Fly charges out of the gate with the album’s first single, the hard and sweet power pop confection of “This Is It”, which hits like a rocking outtake from REM’s Monster, with Hawkins’ melodic counter-melodies snaking through slamming chords and sweet jangling guitar, hooking the listener with its infectious melody that sticks in the head long after the first listen. This is irresistible power pop for the new millennium; familiar yet singular. The hard-charging “I Still Want You” kicks off with driving drums and acoustic guitar and ignites at the choruses with layers of fiery Hüsker Dü-esque power chords and Hawkins’ yearning vocals of lost love. “What’s Your Name” recalls Fun House-era Stooges or the New York Dolls in its hard-glam crunch and Pete Thomas’ brutal drumming, which is showcased throughout the album like a rhythmic centerpiece. From the first razor chords of “I Believe In You,” with its undeniable rhythm, one hears traces of everything from The Jam to Ray Charles’ 50s swing (in Morgan Fisher’s ecstatic piano lines) to the pristine pre-rock pop of The Wrecking Crew with Hawkins’ mantric vocals and Stringfellow’s searing rock lead guitar lines converging into a tight and impactful piece that Hawkins penned as an encouragement to his daughter. The rocking “She’s An Angel“ draws on Bob Dylan’s ‘thin wild mercury sound’ in this ode to an elusive real-life Goddess, with Fisher’s driving piano, Stringfellow’s screaming guitar and Pete Thomas’ pounding beat adding an urgency to this emotional ode to Desire.

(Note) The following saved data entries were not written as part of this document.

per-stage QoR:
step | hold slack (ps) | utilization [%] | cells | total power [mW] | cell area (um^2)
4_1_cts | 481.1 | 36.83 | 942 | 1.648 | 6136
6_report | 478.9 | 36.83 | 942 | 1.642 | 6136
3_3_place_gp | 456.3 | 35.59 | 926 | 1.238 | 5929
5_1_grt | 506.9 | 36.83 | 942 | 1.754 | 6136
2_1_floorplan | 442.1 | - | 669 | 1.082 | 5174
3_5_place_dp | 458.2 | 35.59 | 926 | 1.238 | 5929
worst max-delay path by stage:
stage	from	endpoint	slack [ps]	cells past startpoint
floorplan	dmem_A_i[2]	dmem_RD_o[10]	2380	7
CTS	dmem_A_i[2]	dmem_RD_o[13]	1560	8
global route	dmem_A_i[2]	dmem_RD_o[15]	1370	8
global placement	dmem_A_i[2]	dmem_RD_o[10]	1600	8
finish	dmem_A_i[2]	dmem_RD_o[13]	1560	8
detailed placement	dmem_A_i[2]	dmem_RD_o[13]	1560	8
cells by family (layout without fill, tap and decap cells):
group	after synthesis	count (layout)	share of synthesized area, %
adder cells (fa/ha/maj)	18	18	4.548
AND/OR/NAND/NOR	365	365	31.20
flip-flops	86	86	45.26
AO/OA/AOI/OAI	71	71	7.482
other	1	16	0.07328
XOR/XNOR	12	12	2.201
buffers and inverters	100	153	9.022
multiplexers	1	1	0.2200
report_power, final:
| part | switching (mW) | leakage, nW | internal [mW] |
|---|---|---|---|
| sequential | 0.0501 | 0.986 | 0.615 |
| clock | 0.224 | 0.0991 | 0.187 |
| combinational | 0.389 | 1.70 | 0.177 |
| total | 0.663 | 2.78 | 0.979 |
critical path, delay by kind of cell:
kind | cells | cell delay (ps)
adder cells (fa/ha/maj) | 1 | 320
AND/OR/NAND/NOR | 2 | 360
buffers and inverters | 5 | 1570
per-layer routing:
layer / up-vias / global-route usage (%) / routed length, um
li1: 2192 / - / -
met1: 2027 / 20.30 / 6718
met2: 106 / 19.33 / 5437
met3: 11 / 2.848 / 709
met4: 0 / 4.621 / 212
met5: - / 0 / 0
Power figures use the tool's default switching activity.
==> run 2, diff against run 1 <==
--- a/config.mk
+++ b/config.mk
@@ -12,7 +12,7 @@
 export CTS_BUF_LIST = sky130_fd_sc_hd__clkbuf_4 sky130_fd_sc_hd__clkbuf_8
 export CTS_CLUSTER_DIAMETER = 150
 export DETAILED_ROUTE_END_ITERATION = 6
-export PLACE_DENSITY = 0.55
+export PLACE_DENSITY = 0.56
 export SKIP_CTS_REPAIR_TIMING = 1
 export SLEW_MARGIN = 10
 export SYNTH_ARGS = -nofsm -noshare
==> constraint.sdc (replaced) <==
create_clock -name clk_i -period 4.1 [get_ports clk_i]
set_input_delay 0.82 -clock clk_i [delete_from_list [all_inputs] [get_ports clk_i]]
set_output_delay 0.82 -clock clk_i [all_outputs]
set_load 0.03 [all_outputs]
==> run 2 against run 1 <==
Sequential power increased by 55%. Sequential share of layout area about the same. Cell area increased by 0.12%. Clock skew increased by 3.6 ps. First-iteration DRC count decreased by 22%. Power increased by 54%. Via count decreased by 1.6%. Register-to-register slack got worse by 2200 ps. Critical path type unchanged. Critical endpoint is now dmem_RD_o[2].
==> config.mk <==
export PLATFORM = sky130hd
export DESIGN_NAME = fetch_scheduler
export DESIGN_NICKNAME = d
export VERILOG_FILES = /design/src/rtl/legv8_pkg.sv /design/src/rtl/instr_regdecode.sv /design/src/rtl/fetch_scheduler.sv
export SDC_FILE = /design/constraint.sdc
export NUM_CORES = 1
export LEC_CHECK = 0
export BUFFER_PORTS_ARGS = -buffer_cell sky130_fd_sc_hd__buf_2
export CORE_ASPECT_RATIO = 0.9
export CORE_MARGIN = 2
export CORE_UTILIZATION = 54
export CTS_CLUSTER_DIAMETER = 150
export DETAILED_ROUTE_END_ITERATION = 8
export PLACE_DENSITY = 0.8
export SYNTH_ARGS = -nofsm -noshare
export SYNTH_HDL_FRONTEND = slang
export SYNTH_SLANG_ARGS = --single-unit
==> constraint.sdc <==
create_clock -name clk -period 5 [get_ports clk]
set_clock_uncertainty 0.05 [all_clocks]
set_input_delay 1.5 -clock clk [delete_from_list [all_inputs] [get_ports clk]]
set_output_delay 1.5 -clock clk [all_outputs]
set_load 0.02 [all_outputs]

“You Are The One I Want” kicks off the second half of the album with an infectious New Order-meets-The Cure vibe that leads straight to the dancefloor, with its incessant rhythm, Hawkins’ devotional lyrics, soaring high 80s guitar runs and Stringfellow’s ethereal synth lines, coalescing to a powerful climax. The triumphant opening chords of “Truth to Power” ring out with urgency in this anthem for a new revolution, recalling early CSNY or The Grateful Dead in its call for unity and justice. It is a song truly of the moment and you can hear the weight of the times and a resilient idealism in Hawkins’ voice. On “Sick Of This Town,” the idealism gives way to anger and disgust at the rise of Fascism in the US. Melding doo-doo-doo bubblegum pop with hard-hitting punk vibes, Hawk again combines disparate elements into a unique and powerful punch that is as thought-provoking as it is toe-tapping. The mesmerizing “Everstill” is a dreamy VU-inspired song that speaks to eternal love in a beautiful metaphoric poesy and signals the beginning of the end of the album with its lush backing vocals and a lilting Vox organ, and makes way for the stunning climax of “Lost Our Way,” a sprawling psychedelic paean to the chaos of the current moment and fear for the future in a heartfelt sonic cry, spoken from father to daughter. This is an extremely powerful and poignant song cycle that takes the listener through a whole range of human emotions; joy, sorrow, yearning, fear, triumph, despair, and hope, and it will likely reverberate for decades to come.